Du 12 au 22 mai, l’hôtel Carlton de Cannes met une fois de plus en compétition la crème de la production artistique en réalité virtuelle. Et promet une nouvelle configuration technique permettant des expériences collectives pouvant accueillir jusqu’à 200 participants.

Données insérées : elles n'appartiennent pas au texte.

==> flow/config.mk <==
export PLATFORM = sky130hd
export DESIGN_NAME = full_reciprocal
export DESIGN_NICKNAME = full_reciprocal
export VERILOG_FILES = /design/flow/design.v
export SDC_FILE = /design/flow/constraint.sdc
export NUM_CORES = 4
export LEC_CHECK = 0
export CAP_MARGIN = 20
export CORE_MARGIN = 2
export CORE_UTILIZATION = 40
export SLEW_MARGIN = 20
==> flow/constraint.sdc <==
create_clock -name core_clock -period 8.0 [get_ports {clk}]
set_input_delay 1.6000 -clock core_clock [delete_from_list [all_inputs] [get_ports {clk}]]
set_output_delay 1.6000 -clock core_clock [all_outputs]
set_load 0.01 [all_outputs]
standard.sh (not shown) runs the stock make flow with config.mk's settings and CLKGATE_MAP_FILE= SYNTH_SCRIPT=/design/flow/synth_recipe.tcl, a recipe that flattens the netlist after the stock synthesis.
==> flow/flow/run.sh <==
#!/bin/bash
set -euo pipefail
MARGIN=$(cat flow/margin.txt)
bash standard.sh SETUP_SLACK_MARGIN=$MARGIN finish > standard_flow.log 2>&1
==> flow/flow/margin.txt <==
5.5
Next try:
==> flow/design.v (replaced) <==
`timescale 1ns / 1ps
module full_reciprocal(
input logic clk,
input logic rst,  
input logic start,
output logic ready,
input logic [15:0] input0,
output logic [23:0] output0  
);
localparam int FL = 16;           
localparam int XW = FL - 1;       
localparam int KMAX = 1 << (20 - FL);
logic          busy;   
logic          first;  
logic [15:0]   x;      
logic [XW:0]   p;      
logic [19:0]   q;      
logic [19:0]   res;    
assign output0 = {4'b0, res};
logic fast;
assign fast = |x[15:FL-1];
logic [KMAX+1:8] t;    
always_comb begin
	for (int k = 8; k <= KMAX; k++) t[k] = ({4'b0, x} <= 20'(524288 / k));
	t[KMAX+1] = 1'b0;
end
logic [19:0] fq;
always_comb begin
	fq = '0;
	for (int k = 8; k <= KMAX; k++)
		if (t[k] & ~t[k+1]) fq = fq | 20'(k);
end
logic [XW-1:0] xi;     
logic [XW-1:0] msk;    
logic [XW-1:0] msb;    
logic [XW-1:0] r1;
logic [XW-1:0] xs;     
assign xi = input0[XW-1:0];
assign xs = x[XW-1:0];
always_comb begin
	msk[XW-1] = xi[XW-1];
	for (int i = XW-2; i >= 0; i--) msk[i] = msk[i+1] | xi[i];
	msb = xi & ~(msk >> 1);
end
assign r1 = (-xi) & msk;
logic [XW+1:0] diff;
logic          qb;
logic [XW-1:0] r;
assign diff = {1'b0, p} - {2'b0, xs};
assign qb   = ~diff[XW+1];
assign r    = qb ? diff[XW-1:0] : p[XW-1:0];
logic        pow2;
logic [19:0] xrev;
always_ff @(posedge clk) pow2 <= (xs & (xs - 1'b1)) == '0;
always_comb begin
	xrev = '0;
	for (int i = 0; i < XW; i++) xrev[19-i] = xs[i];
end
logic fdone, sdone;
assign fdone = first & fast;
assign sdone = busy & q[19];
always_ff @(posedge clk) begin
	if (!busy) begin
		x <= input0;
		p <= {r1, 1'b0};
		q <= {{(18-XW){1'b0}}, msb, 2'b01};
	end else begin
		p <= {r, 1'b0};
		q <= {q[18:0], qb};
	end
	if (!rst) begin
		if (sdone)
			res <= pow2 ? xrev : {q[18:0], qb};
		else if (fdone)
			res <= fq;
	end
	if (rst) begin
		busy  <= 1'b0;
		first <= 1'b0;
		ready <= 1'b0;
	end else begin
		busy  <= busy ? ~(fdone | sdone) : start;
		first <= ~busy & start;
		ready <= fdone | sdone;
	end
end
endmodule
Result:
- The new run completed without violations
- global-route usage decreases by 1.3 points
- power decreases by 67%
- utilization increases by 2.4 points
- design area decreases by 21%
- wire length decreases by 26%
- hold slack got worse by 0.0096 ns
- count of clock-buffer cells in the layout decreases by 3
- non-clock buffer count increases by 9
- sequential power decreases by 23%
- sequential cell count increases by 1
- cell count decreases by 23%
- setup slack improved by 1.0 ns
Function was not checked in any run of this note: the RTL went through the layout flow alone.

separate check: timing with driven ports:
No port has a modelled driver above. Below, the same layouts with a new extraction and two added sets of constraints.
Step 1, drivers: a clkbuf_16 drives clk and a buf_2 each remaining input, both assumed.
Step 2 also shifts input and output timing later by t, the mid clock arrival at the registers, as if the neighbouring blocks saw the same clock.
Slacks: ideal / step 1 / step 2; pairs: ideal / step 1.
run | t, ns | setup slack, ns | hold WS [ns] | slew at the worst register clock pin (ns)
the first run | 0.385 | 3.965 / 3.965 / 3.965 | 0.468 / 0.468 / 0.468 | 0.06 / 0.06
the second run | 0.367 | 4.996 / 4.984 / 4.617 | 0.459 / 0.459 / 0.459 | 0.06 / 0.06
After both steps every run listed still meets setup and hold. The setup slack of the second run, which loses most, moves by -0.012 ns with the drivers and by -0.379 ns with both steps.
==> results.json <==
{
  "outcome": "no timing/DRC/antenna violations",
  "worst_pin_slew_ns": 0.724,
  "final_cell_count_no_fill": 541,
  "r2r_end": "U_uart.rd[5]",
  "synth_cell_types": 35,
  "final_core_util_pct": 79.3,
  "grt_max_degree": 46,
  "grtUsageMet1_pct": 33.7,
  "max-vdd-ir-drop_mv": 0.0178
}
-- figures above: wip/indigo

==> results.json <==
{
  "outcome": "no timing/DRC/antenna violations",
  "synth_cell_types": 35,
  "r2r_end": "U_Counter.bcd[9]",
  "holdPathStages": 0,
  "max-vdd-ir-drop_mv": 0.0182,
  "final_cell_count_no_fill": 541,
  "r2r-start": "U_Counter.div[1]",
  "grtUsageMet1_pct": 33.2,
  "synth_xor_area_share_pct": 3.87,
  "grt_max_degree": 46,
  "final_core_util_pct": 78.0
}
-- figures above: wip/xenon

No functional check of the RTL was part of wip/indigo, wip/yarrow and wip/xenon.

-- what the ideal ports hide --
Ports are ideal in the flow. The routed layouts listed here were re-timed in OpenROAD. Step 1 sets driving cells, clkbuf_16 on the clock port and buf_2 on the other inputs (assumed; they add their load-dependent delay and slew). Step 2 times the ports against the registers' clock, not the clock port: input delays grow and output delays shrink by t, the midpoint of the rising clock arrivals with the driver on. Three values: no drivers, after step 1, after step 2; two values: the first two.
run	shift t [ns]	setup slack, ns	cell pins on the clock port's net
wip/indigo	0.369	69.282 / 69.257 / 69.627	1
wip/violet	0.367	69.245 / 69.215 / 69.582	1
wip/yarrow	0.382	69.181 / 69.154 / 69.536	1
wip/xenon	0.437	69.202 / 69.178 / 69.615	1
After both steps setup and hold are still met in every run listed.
This design comes from an exercise in tuning for small area on the open sky130 flow, not from production work. Only simulation tests tie the RTL to the original design; equivalence was not proved. Power is estimated from default activity; no workload was simulated.

==> design.v <==
`timescale 1ns / 1ps
module top_leds(
  input         clk,
  input         reset,
  input  [76:0] str,
  input         new_string,
  output [15:0] ledsOut
);
  wire [6:0] efect = str[76:70];
  wire load_e = (efect == 7'd51);
  wire efect0 = !((efect == 7'd49) | (efect == 7'd50) | (efect == 7'd51) |
                  (efect == 7'd52) | (efect == 7'd53));
  reg [9:0] rc;
  wire r_idle  = ~|rc;
  wire r_check = &rc;
  always @(posedge clk) begin
    if (reset) rc <= 10'd0;
    else if (r_check) begin
      if (new_string) rc <= 10'd0;
    end else if (r_idle & new_string) rc <= 10'h135;
    else rc <= {rc[8:0], rc[9] ^ rc[6]};
  end
  wire run_efect = r_check;
  wire stable = r_check & ~new_string;    
  reg started, first_buf;
  always @(posedge clk) begin
    if (reset) started <= 1'b0;
    else if (r_idle & new_string) started <= 1'b1;
  end
  always @(posedge clk) begin
    if (r_idle & new_string) first_buf <= ~started;
  end
  reg [4:0] dv;
  wire tick = &dv;
  wire done_crt, new_col;
  localparam S_START = 3'd0, S_1 = 3'd1, S_2 = 3'd2, S_3 = 3'd3, S_4 = 3'd4,
             S_5 = 3'd5, S_3F = 3'd7;
  reg [2:0] cs, nst;
  reg add_1, add_2, reset_1, reset_2, load_crt, reset_new, load_led, rst;
  reg [2:0] vuelta;
  reg [3:0] T;
  wire top_1 = vuelta[2] & ~vuelta[1];    
  always @(*) begin
    add_1 = 1'b0; add_2 = 1'b0; reset_1 = 1'b0; reset_2 = 1'b0;
    load_crt = 1'b0; reset_new = 1'b0; load_led = 1'b0; rst = 1'b0;
    nst = S_START;
    case (cs)
      S_START: begin
        reset_1 = 1'b1; reset_2 = 1'b1; reset_new = 1'b1; rst = 1'b1;
        nst = ((load_e | efect0) & run_efect) ? S_1 : S_START;
      end
      S_1: begin
        load_crt = 1'b1; reset_new = 1'b1;
        nst = S_2;
      end
      S_2: begin
        if (new_col) nst = efect0 ? S_3F : S_3;
        else if (done_crt) nst = efect0 ? S_1 : S_4;
        else nst = S_2;
      end
      S_3: begin
        reset_new = 1'b1; load_led = 1'b1;
        nst = done_crt ? S_4 : S_2;
      end
      S_3F: begin
        reset_1 = 1'b1; reset_2 = 1'b1; reset_new = 1'b1; load_led = 1'b1;
        nst = done_crt ? S_4 : S_2;
      end
      S_4: begin
        add_1 = 1'b1;
        nst = top_1 ? S_5 : S_1;
      end
      S_5: begin
        add_2 = 1'b1; reset_1 = 1'b1;
        nst = S_1;
      end
      default: nst = S_START;
    endcase
  end
  always @(posedge clk) begin
    if (reset) cs <= S_START;
    else cs <= nst;
  end
  always @(posedge clk) begin
    if (reset || reset_1) vuelta <= 3'd0;
    else if (add_1) vuelta <= {vuelta[1:0], ~vuelta[2]};    
  end
  always @(posedge clk) begin
    if (reset || reset_2) T <= 4'd0;
    else if (add_2) T <= T + 1'b1;
  end
  always @(posedge clk) begin
    if (reset || rst) dv <= 5'd0;
    else dv <= dv + 1'b1;
  end
  reg [2:0] sl;
  reg [4:0] u;
  wire sl5 = sl[2] & ~sl[1];
  wire at79 = sl5 & u[3] & u[1] & u[0];
  wire u17 = u[4] & u[0] & ~u[1];
  wire [2:0] sl_inc = u17 ? {sl[1:0], ~sl[2]} : sl;
  wire [4:0] u_inc = u17 ? 5'd1 : u + 1'b1;
  always @(posedge clk) begin
    if (reset || load_crt) begin
      sl <= 3'b000; u <= 5'd17;
    end else if (tick) begin
      if (!at79) begin sl <= sl_inc; u <= u_inc; end
      else u[4] <= 1'b1;
    end
  end
  assign done_crt = sl5 & u[4];
  assign new_col = ~|dv;
  wire tick1 = (dv == 5'd30);
  reg [2:0] sl2;
  reg [4:0] u2;
  always @(*) begin
    if ((nst == S_1) | load_crt) begin sl2 = 3'b000; u2 = 5'd17; end
    else if ((tick | tick1) & ~at79) begin sl2 = sl_inc; u2 = u_inc; end
    else begin sl2 = sl; u2 = u; end
  end
  wire [6:0] code2 = ({7{sl2[0] & ~sl2[1] & first_buf}} & str[6:0])
                   | ({7{sl2[1] & ~sl2[2]}} & str[13:7])
                   | ({7{sl2[2] & sl2[0]}} & str[20:14])
                   | ({7{sl2[1] & ~sl2[0]}} & str[27:21])
                   | ({7{sl2[2] & ~sl2[1]}} & str[34:28]);
  reg [10:0] rreg;
  always @(posedge clk) begin
    if (stable) rreg <= {code2, u2[3:0]};
  end
  wire [15:0] word;
  fontrom fr(.code(rreg[10:4]), .col(rreg[3:0]), .q(word));
  reg [15:0] tempn;
  reg [3:0] con_tem;
  always @(posedge clk) begin
    if (reset) con_tem <= 4'hf;
    else if (load_led) con_tem <= 4'b0;
    else if (con_tem < T) con_tem <= con_tem + 1'b1;
  end
  always @(posedge clk) begin
    if (load_led) tempn <= ~word;
    else if (con_tem < T) tempn <= {tempn[0], tempn[15:1]};
  end
  assign ledsOut = ~(tempn | {16{con_tem != T}});
endmodule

Organisé pour la troisième année consécutive en marge du Festival de Cannes, accueillant pour la première fois des films ayant eu recours à l’IA (John Lennon, The Last Interview, un documentaire de Steven Soderbergh, Objet du délit, le dernier long-métrage d’Agnès Jaoui), Cannes Immersive entend une fois encore faire la part belle aux projections vidéo à grande échelle aux expériences en réalité virtuelle.

L’attrait du grand public
Neuf œuvres provenant de huit pays sont ainsi en lice pour le prix de la meilleure œuvre immersive : Katabasis d’Ugo Arsac, Lùcido de Vier, Playing With Fire de Pierre-Alain Giraud – présentée dernièrement à la Philharmonie de Paris -, Red Planet 3009 de Mariano Leotta et Francesco Fiore, The Black Mirror Experience de David Bardos et Damià Ferràndiz, The Pirate Queen : No Safe Waters d’Eloise Singer, Voooooo-Peeeeee de Hyeunjo Woo et Jiyun Park, Yellowfin de E del Mundo, ou encore Gawd V. The People de Yamil Rodriguez, Ivan Alejandro Diaz Cardenas et Stephen Henderson.
Du 12 au 22 mai, Cannes Immersive fait surtout une promesse : s’appuyer sur une technologie suffisamment poussée pour accueillir des expériences collectives, et permettre ainsi à la VR d’être (enfin) appréciée à la manière d’un long-métrage. Seule façon, à l’évidence, d’élargir l’audience d’une forme artistique en pleine reconfiguration ces derniers mois.